-- What you should do --
Needed from the entries below: every line that holds the word "therm".

-- Source material --
------------

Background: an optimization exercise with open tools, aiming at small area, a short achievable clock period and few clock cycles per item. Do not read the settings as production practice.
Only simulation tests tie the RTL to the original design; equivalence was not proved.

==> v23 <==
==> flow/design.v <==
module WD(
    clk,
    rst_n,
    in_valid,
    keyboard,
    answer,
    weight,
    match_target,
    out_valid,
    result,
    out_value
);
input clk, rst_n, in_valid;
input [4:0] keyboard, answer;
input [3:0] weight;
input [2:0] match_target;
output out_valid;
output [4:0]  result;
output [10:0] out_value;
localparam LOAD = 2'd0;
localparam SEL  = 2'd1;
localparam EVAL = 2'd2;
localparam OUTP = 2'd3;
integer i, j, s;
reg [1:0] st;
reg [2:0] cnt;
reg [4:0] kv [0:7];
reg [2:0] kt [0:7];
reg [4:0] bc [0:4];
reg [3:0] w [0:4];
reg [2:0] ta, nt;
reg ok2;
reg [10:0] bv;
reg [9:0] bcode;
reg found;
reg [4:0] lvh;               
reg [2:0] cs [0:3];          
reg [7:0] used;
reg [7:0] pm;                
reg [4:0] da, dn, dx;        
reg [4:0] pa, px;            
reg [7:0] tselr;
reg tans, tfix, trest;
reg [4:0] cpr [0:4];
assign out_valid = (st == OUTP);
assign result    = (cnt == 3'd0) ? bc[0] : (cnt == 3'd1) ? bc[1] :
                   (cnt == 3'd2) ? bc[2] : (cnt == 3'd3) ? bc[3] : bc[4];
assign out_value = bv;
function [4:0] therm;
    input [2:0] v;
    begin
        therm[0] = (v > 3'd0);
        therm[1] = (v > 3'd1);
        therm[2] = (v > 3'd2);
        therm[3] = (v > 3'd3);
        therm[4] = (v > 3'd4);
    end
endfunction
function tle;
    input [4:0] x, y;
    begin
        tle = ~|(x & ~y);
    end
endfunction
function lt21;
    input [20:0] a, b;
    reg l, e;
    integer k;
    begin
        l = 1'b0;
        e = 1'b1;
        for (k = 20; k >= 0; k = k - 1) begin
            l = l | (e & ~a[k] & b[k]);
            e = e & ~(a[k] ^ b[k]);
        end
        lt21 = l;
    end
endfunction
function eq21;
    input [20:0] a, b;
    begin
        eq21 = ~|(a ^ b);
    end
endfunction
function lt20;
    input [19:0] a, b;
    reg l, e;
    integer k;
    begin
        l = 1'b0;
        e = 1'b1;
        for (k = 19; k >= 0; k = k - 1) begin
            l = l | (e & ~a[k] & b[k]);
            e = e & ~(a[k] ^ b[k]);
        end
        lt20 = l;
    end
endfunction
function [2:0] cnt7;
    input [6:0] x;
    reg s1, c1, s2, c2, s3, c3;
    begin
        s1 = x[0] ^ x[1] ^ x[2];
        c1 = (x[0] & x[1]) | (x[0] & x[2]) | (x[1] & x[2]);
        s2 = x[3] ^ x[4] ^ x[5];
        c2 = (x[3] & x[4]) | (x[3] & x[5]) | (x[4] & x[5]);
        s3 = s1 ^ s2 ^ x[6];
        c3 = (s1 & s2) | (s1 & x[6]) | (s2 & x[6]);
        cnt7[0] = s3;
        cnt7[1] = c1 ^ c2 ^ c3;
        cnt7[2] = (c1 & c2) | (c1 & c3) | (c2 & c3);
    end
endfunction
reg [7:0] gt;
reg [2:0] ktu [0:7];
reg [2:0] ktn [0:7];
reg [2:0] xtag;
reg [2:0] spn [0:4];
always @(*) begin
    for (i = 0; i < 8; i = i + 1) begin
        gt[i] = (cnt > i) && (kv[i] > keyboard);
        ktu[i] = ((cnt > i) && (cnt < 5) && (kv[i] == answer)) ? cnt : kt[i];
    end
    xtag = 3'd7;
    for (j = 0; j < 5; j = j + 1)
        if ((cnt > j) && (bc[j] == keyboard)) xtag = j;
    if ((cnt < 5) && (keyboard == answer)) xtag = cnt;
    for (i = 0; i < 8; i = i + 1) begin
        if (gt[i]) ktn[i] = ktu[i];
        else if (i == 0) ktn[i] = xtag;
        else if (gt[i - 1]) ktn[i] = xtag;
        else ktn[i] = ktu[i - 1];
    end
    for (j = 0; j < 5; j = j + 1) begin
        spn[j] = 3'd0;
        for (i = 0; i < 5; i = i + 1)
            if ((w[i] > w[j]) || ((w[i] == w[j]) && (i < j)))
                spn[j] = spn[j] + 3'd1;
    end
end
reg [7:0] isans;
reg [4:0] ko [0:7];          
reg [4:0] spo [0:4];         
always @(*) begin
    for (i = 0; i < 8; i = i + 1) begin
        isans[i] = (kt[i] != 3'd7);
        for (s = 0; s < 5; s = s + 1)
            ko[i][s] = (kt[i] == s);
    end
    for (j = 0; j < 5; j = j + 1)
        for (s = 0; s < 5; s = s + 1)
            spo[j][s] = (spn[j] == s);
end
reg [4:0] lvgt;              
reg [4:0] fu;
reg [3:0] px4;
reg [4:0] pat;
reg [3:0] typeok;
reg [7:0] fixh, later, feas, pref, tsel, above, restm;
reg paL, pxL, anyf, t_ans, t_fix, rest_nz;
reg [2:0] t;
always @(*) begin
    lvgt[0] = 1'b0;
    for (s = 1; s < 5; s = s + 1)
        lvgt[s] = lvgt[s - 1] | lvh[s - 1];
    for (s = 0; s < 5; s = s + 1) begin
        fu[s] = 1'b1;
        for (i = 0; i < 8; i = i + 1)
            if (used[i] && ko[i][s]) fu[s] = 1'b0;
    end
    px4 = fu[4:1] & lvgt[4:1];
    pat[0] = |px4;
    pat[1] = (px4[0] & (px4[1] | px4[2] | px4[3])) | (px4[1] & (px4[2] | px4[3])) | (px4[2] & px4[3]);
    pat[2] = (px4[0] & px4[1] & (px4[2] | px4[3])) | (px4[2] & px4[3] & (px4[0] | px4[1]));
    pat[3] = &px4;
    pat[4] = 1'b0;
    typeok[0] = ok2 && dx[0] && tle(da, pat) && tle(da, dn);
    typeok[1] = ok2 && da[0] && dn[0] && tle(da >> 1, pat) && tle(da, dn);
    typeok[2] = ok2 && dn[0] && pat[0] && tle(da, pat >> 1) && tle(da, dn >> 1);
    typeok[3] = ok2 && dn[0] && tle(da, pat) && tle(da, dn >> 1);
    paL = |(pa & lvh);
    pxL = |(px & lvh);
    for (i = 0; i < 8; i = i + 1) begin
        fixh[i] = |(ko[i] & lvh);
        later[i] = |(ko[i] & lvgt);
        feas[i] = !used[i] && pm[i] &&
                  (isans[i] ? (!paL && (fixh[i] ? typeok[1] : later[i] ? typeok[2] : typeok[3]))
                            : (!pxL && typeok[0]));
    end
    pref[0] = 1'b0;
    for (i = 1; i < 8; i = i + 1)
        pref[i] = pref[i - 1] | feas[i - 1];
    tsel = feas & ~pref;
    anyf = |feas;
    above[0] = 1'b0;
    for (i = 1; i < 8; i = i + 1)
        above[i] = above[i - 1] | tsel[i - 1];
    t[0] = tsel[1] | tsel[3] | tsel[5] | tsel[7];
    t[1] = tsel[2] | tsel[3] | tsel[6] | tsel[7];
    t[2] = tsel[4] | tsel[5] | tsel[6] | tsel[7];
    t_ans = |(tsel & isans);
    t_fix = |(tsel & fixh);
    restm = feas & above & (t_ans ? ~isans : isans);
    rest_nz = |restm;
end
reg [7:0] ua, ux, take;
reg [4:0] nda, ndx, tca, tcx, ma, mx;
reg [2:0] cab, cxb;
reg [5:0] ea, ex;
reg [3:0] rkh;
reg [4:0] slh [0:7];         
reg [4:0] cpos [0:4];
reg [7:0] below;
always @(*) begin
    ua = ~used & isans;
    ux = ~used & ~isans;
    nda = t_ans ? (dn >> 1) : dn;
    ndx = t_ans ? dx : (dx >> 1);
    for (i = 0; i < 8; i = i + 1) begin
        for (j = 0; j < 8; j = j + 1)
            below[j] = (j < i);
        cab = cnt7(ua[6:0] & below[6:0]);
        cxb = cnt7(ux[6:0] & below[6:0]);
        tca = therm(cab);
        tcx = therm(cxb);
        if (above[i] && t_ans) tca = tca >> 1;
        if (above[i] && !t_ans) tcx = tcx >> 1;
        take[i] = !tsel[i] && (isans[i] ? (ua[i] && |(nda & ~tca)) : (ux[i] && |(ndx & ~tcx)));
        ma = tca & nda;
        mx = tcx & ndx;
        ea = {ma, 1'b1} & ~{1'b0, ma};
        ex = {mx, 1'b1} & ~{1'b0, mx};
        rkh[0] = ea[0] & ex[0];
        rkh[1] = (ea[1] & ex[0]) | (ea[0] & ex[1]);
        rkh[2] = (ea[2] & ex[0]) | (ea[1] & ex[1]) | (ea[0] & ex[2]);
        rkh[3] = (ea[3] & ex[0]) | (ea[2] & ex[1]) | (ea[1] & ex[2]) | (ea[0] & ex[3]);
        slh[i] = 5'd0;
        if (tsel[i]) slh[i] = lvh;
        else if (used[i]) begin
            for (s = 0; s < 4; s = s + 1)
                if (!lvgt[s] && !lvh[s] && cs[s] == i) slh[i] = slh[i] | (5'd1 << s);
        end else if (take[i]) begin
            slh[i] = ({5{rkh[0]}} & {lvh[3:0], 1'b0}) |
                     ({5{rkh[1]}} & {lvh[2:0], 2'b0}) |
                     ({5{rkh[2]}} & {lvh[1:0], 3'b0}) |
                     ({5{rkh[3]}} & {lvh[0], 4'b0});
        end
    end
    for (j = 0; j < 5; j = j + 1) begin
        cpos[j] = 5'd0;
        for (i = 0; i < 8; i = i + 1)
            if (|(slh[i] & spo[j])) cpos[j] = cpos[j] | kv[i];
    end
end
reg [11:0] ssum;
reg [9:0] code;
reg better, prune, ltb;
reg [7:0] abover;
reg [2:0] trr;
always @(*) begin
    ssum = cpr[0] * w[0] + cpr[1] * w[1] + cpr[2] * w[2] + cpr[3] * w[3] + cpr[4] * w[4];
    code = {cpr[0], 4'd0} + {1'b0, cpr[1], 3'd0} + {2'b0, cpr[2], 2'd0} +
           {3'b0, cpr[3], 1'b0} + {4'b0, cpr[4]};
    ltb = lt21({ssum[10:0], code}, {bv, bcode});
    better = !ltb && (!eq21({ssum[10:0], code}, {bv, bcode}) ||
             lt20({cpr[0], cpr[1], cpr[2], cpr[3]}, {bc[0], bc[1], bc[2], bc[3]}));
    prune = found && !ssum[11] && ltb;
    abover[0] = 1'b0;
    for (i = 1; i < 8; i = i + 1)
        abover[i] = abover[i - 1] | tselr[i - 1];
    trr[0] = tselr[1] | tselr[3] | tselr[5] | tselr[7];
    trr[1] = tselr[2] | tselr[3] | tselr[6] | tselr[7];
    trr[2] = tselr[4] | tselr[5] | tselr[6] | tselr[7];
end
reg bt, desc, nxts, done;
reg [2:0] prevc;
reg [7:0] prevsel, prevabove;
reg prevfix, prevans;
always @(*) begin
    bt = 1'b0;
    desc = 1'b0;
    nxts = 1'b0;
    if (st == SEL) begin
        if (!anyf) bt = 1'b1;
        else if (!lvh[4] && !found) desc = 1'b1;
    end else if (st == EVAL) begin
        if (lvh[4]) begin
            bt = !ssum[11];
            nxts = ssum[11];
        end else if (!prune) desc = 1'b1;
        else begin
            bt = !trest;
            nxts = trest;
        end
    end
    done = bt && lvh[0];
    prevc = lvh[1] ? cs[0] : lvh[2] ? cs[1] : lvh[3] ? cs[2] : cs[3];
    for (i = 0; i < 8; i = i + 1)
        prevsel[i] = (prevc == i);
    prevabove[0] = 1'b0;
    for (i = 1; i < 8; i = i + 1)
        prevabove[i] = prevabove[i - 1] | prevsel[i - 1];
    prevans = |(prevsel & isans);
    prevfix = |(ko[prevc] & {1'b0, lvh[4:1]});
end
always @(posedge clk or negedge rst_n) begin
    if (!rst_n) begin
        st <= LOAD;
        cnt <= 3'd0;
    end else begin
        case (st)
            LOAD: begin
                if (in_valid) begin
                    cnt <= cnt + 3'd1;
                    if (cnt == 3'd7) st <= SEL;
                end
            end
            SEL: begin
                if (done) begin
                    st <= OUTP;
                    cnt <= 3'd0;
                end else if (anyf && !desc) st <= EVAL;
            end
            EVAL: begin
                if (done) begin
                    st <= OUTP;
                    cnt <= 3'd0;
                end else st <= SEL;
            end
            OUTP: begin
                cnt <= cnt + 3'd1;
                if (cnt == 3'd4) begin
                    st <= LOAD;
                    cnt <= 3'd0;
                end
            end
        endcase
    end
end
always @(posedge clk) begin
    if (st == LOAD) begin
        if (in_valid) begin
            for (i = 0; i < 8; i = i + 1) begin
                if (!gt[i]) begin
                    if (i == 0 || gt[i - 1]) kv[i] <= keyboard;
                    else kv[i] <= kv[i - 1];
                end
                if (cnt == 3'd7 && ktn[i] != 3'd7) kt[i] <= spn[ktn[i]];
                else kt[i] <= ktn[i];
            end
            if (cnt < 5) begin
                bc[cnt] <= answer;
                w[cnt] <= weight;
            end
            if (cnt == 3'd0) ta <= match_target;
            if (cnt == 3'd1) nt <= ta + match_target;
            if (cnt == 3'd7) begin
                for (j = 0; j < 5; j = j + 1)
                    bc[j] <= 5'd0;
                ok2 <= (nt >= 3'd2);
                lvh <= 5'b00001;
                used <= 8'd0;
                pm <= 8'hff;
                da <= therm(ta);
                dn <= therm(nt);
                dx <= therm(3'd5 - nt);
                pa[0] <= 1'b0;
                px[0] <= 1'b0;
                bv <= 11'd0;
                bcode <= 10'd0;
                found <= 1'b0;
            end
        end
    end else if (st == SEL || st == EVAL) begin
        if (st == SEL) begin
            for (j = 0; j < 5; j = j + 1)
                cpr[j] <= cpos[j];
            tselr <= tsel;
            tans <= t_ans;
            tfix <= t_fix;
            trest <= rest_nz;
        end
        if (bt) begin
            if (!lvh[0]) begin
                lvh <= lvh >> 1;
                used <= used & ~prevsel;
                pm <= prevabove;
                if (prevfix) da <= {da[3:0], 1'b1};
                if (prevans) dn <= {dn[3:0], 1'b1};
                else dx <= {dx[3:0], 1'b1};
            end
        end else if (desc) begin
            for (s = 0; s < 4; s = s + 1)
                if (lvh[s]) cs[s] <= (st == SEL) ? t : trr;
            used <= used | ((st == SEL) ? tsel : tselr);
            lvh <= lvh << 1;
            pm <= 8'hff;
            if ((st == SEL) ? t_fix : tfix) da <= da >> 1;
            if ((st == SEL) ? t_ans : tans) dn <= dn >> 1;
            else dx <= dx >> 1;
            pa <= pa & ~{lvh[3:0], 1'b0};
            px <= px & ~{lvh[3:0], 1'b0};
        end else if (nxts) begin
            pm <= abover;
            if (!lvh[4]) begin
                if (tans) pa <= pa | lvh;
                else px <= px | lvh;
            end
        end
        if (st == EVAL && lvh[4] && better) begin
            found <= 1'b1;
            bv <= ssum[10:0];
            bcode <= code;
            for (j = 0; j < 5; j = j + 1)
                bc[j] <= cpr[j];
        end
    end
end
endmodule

------------

-- Solution to this exercise --
function [4:0] therm;
        therm[0] = (v > 3'd0);
        therm[1] = (v > 3'd1);
        therm[2] = (v > 3'd2);
        therm[3] = (v > 3'd3);
        therm[4] = (v > 3'd4);
        tca = therm(cab);
        tcx = therm(cxb);
                da <= therm(ta);
                dn <= therm(nt);
                dx <= therm(3'd5 - nt);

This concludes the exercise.